> Material provided:
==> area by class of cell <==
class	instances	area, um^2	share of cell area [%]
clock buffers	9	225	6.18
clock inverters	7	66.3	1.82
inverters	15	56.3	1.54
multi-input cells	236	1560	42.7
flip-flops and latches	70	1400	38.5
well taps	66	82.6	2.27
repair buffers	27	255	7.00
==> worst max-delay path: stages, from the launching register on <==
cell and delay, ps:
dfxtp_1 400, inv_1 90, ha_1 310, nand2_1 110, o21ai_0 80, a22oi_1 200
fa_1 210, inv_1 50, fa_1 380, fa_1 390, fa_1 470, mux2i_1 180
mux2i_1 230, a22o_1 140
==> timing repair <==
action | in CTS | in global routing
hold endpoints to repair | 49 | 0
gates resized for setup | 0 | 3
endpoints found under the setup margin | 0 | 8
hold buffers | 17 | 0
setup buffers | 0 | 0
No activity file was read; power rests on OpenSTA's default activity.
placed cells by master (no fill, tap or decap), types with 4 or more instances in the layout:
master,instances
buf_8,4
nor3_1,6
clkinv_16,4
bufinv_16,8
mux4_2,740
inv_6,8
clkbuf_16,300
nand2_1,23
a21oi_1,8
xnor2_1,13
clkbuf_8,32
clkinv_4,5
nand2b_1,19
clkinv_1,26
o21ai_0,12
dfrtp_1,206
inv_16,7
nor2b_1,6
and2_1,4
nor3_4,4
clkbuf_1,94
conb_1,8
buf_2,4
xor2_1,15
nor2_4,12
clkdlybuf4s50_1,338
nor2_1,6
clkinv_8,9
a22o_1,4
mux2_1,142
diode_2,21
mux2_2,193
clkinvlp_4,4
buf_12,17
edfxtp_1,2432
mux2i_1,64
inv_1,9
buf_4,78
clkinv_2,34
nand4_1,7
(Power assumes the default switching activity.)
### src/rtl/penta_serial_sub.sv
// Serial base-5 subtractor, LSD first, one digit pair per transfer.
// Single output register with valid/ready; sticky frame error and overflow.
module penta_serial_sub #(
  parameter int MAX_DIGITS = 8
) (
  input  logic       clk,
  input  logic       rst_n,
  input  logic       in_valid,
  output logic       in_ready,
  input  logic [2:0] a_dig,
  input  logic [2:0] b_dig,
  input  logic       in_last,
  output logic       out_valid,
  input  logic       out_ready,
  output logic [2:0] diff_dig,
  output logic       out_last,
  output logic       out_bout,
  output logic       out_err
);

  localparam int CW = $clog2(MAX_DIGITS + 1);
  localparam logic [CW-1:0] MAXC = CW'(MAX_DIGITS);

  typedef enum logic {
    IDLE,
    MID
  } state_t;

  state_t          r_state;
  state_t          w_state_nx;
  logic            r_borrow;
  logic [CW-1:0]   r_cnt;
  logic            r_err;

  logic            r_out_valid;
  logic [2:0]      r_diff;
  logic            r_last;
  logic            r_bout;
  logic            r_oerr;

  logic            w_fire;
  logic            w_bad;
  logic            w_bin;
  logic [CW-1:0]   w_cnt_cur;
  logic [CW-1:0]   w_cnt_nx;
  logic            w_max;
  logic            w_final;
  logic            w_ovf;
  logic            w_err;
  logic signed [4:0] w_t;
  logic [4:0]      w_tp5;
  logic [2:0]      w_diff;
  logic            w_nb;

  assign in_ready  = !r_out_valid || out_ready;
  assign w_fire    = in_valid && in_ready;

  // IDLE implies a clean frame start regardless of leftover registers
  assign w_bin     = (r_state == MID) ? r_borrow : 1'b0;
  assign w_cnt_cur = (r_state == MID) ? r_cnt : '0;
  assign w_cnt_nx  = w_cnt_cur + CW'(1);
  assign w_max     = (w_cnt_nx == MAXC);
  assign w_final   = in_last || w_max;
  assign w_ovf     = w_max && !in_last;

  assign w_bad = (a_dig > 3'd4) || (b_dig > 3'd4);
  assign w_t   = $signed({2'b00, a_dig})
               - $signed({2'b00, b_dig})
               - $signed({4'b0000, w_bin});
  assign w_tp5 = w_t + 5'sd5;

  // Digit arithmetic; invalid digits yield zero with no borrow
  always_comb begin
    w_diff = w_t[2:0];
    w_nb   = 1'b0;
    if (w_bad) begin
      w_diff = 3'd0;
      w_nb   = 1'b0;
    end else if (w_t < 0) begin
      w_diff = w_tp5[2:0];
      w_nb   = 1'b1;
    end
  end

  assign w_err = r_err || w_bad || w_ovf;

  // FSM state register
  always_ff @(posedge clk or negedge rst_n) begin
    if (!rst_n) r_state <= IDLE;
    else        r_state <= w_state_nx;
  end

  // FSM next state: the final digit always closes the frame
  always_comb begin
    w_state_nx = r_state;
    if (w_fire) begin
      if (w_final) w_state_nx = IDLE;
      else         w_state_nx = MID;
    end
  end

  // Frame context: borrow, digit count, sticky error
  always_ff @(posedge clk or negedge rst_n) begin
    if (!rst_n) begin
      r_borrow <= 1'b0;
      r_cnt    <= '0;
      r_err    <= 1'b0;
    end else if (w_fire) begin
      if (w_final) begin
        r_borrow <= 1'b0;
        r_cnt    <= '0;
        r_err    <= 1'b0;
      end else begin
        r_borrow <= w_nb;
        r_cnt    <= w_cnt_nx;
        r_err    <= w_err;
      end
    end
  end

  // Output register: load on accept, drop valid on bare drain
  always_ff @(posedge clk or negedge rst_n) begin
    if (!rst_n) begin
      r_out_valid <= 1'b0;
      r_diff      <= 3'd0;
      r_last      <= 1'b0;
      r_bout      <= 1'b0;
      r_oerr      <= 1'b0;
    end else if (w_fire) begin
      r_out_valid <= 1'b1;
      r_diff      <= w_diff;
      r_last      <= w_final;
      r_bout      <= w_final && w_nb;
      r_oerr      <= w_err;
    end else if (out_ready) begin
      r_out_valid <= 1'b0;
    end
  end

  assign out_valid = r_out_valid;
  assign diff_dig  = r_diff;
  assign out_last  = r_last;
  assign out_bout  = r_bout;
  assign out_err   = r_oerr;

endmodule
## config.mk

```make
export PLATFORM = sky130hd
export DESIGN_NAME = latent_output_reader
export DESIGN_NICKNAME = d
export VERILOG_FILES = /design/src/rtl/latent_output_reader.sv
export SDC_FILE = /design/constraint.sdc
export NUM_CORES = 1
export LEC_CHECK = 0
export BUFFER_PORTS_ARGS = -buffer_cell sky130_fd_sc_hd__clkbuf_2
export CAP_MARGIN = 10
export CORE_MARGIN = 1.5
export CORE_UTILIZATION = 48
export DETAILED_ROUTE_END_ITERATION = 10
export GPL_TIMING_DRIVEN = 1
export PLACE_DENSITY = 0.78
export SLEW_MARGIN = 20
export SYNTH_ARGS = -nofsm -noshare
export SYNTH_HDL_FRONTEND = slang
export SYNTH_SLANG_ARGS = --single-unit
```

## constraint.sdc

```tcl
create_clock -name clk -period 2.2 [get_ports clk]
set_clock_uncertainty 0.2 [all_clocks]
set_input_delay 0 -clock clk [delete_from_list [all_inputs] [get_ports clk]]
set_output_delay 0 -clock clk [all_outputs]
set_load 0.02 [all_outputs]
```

--

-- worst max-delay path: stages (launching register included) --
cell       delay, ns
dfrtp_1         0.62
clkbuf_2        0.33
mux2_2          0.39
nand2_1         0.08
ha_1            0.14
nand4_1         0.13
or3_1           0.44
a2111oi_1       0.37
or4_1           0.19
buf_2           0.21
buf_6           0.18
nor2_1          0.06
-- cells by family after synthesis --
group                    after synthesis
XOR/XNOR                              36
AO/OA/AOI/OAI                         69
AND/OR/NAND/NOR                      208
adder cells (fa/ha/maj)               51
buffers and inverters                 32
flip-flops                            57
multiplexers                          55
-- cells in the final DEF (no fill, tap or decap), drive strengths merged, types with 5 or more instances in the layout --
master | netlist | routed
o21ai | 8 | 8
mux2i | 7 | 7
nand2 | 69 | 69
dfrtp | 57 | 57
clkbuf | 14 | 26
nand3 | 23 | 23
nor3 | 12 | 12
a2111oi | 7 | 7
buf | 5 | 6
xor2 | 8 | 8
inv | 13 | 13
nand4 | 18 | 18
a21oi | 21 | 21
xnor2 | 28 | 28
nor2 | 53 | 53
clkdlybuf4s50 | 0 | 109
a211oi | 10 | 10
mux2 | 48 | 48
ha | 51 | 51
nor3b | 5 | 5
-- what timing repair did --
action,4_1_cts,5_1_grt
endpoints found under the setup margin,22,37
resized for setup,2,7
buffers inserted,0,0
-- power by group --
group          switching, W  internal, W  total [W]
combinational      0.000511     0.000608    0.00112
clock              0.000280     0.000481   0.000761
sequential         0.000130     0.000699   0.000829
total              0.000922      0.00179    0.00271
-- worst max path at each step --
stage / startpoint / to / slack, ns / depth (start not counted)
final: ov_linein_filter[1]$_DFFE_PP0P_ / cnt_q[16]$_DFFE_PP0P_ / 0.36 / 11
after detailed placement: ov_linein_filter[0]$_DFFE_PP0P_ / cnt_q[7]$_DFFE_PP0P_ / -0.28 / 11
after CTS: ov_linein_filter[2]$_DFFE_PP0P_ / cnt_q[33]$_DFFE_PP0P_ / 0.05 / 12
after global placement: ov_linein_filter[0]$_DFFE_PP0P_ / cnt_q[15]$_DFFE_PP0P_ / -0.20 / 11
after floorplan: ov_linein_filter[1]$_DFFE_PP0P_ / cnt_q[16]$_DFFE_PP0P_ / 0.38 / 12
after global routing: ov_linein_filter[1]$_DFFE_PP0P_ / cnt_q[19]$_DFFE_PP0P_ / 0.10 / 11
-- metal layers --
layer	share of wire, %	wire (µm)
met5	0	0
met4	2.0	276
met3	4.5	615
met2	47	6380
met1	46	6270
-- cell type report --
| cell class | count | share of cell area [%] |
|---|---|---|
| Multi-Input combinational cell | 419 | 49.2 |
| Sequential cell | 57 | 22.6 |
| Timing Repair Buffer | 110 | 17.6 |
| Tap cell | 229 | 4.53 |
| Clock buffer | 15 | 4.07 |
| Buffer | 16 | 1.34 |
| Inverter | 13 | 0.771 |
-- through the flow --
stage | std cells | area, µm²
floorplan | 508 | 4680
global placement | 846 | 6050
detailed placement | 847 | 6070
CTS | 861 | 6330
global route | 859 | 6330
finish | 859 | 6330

---

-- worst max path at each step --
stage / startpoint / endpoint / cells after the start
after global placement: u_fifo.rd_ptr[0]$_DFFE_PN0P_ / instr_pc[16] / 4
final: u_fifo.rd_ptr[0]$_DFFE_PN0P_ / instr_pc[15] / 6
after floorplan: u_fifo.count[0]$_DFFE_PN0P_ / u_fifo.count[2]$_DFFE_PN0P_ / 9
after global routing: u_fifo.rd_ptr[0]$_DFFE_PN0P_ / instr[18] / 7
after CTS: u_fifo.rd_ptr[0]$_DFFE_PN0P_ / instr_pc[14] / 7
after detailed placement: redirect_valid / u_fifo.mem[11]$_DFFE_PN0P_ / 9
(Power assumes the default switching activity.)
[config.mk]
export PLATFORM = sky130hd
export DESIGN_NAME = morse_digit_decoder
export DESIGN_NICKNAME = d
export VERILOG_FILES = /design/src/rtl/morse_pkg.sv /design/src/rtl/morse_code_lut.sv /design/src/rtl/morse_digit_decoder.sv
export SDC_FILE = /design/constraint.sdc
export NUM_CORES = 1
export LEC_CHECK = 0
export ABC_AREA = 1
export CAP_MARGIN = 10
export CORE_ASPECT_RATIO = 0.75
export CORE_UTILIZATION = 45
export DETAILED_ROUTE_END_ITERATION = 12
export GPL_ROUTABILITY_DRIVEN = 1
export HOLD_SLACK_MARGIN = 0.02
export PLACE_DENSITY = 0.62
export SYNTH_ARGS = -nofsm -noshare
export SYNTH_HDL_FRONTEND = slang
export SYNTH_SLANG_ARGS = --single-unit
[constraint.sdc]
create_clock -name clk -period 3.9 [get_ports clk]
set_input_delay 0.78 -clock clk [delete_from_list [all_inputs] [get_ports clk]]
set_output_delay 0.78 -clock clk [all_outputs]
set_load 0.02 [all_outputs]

> Instructions to follow: Please give an exact copy of the entries above, from the line with "area by class" down to the line with "dfxtp_1 400, inv_1", inclusive, and nothing else.

> Answer section:
==> area by class of cell <==
class	instances	area, um^2	share of cell area [%]
clock buffers	9	225	6.18
clock inverters	7	66.3	1.82
inverters	15	56.3	1.54
multi-input cells	236	1560	42.7
flip-flops and latches	70	1400	38.5
well taps	66	82.6	2.27
repair buffers	27	255	7.00
==> worst max-delay path: stages, from the launching register on <==
cell and delay, ps:
dfxtp_1 400, inv_1 90, ha_1 310, nand2_1 110, o21ai_0 80, a22oi_1 200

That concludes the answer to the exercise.